##### Recorded information #####

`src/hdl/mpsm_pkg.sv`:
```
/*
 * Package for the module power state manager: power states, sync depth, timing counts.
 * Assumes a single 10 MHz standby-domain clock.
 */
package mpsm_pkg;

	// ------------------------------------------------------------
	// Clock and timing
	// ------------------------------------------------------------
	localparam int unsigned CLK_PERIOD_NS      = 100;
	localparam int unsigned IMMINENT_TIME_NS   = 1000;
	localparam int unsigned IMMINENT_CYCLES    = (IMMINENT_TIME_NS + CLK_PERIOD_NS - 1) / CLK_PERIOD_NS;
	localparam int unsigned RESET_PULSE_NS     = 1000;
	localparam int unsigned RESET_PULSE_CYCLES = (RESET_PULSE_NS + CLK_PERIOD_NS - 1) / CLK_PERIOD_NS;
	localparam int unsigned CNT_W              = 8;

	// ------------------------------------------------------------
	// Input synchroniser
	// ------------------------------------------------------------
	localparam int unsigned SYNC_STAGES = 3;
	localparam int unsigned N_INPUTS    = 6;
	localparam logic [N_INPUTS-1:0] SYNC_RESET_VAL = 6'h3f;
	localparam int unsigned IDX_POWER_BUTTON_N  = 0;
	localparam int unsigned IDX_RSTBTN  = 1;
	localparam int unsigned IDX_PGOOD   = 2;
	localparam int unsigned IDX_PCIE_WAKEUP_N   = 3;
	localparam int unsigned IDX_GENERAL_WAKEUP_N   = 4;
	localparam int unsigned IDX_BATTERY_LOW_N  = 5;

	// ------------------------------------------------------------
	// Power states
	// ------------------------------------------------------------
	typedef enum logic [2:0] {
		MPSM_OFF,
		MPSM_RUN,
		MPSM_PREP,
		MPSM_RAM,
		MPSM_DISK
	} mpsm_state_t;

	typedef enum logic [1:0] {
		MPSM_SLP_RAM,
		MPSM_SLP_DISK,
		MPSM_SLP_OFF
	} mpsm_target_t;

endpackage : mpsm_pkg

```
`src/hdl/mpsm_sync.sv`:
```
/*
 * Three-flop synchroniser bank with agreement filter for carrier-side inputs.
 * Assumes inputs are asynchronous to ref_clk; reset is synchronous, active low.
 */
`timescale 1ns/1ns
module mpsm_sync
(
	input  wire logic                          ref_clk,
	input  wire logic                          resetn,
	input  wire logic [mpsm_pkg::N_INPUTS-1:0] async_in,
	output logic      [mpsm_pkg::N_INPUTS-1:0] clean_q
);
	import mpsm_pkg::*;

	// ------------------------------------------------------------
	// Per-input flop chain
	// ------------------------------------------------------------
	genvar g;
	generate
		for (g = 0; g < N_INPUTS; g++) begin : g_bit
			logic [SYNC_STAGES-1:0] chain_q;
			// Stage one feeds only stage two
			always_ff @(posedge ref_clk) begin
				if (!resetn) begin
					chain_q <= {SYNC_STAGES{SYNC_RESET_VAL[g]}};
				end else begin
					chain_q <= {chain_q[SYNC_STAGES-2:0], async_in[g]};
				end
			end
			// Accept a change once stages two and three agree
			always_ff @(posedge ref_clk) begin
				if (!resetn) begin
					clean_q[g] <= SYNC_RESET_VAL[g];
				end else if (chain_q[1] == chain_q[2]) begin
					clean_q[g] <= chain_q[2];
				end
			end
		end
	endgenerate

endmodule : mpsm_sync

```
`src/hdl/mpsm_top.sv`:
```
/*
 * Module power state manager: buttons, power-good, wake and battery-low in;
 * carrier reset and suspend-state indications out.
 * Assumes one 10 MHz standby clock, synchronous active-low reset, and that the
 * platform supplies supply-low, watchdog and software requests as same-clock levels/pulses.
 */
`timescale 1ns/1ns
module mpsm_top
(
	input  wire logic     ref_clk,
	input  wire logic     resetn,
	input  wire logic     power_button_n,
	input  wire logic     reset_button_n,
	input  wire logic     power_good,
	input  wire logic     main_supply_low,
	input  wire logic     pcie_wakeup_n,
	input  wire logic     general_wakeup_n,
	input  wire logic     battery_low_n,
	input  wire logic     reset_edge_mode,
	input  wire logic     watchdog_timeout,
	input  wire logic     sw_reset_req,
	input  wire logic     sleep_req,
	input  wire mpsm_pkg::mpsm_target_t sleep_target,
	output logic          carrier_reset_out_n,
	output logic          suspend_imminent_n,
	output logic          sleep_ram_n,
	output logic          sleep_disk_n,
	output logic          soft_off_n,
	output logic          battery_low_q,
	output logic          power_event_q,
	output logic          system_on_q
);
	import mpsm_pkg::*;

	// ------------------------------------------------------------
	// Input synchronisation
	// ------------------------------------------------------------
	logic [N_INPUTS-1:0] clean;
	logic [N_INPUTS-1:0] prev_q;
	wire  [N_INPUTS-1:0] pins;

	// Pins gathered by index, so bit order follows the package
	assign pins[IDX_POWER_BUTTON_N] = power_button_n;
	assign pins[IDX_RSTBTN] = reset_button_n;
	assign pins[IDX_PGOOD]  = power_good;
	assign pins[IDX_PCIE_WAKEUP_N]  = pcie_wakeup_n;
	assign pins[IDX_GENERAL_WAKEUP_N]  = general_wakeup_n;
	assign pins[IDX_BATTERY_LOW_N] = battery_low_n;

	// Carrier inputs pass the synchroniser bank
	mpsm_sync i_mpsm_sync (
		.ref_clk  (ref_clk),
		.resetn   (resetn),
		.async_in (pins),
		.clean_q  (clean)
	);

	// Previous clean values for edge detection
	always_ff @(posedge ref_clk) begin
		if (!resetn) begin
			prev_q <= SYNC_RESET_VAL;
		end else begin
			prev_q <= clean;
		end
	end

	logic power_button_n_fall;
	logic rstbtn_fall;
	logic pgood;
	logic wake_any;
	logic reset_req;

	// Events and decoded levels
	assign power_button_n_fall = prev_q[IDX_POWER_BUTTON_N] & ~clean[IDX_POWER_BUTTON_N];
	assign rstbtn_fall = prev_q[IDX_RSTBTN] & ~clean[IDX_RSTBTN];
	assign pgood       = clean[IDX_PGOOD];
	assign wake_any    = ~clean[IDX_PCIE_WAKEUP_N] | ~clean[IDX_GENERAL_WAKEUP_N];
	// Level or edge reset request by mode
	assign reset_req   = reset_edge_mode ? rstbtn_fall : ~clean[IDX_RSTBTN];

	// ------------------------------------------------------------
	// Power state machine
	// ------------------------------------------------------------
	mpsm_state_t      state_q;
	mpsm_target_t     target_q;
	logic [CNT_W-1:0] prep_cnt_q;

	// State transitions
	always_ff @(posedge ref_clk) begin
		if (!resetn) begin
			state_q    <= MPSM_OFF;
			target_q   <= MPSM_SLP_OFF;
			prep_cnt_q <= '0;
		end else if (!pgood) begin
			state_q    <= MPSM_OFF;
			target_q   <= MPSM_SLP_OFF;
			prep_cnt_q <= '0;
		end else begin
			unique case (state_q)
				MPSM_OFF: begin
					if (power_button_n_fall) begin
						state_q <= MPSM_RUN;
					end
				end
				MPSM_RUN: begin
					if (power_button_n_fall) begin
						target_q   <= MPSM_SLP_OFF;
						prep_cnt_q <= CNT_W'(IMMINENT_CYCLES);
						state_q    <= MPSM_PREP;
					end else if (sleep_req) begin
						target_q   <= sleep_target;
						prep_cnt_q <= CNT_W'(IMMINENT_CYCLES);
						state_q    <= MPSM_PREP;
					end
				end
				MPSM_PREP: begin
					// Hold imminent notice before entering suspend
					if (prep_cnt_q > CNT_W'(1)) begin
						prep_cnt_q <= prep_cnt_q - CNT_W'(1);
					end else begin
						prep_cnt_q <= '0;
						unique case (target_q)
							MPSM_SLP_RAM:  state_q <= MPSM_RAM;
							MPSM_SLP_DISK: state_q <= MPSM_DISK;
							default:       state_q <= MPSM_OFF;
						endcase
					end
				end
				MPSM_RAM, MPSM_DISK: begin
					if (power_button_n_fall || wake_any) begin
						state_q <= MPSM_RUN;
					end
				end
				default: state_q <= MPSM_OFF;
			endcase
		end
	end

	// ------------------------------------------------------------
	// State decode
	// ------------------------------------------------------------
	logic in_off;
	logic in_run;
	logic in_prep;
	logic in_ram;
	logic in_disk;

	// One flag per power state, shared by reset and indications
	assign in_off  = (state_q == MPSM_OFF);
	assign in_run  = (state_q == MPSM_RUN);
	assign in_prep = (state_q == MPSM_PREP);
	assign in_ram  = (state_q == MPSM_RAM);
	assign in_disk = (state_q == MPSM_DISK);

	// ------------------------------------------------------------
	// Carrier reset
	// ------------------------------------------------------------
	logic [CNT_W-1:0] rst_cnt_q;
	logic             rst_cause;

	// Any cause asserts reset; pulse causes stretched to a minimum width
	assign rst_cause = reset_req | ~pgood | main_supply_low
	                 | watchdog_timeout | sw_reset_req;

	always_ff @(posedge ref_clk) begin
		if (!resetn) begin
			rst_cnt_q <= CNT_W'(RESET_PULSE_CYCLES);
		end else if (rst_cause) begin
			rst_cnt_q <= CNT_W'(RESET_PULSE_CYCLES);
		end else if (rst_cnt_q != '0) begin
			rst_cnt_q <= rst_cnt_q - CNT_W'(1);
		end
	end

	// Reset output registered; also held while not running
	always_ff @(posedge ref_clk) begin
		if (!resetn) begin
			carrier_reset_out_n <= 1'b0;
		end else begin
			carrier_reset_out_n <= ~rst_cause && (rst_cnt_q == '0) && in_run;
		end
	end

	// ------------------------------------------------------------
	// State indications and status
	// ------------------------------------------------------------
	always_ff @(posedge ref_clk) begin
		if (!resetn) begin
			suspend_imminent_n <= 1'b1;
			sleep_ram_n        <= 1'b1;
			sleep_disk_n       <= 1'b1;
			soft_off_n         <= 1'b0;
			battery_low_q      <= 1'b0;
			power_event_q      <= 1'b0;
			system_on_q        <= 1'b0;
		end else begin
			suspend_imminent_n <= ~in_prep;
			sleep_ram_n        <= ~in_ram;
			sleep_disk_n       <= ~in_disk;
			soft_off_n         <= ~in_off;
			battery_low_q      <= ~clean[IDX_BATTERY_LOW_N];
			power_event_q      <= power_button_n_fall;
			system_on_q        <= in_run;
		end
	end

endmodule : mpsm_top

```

#####
##### Recorded information #####

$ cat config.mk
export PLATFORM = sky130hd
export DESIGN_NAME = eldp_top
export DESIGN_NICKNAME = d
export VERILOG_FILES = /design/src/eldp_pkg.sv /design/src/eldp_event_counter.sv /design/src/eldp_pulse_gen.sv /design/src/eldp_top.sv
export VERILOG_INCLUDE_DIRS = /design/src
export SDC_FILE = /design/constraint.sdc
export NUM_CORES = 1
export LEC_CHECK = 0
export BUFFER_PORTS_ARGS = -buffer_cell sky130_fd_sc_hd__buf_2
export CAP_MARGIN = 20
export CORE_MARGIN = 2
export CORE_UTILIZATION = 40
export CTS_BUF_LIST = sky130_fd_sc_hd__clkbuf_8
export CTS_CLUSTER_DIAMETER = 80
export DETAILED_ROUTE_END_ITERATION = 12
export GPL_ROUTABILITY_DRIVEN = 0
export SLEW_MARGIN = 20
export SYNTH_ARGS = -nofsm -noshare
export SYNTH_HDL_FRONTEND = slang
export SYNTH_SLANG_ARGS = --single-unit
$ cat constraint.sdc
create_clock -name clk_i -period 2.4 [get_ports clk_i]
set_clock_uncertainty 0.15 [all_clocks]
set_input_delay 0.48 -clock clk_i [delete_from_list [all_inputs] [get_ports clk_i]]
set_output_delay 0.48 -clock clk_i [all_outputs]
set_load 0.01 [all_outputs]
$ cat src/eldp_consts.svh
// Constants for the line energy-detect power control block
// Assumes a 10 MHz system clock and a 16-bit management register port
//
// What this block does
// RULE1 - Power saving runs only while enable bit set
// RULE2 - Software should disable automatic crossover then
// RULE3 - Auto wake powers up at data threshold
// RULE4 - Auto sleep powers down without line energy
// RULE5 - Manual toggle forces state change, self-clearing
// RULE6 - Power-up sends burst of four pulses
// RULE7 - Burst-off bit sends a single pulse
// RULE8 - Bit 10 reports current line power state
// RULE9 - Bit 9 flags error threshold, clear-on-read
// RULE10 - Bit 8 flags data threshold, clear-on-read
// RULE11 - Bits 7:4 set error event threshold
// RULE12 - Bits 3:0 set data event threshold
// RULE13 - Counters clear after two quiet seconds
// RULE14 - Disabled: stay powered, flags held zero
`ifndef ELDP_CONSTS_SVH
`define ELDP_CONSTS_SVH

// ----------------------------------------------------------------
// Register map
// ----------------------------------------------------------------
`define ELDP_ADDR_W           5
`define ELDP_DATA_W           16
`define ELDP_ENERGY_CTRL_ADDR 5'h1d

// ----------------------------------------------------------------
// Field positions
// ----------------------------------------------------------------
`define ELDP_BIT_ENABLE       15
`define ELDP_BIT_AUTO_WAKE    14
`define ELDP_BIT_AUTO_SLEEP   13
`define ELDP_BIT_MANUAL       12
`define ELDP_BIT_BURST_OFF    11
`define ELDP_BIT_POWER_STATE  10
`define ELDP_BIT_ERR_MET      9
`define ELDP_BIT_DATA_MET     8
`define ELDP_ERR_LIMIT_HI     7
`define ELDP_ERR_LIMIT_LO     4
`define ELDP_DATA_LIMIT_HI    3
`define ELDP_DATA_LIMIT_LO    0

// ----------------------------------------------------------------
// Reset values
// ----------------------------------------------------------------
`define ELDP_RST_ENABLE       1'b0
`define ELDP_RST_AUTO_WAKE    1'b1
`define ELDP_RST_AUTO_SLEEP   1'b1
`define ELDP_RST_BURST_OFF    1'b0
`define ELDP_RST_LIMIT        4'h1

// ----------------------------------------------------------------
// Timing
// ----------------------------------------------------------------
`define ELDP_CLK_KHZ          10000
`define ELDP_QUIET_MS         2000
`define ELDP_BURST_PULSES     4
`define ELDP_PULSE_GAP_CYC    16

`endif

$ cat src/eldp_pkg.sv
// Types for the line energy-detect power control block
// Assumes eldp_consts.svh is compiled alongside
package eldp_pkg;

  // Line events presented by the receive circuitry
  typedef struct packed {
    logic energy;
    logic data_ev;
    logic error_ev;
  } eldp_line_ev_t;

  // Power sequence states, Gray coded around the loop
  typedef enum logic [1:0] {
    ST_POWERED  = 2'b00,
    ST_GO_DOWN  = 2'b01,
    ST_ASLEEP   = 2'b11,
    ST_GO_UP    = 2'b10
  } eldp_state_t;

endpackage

#####

**Try it:** In the entries above, count each line holding the word "only" and give that count alone.

**Solution:** 2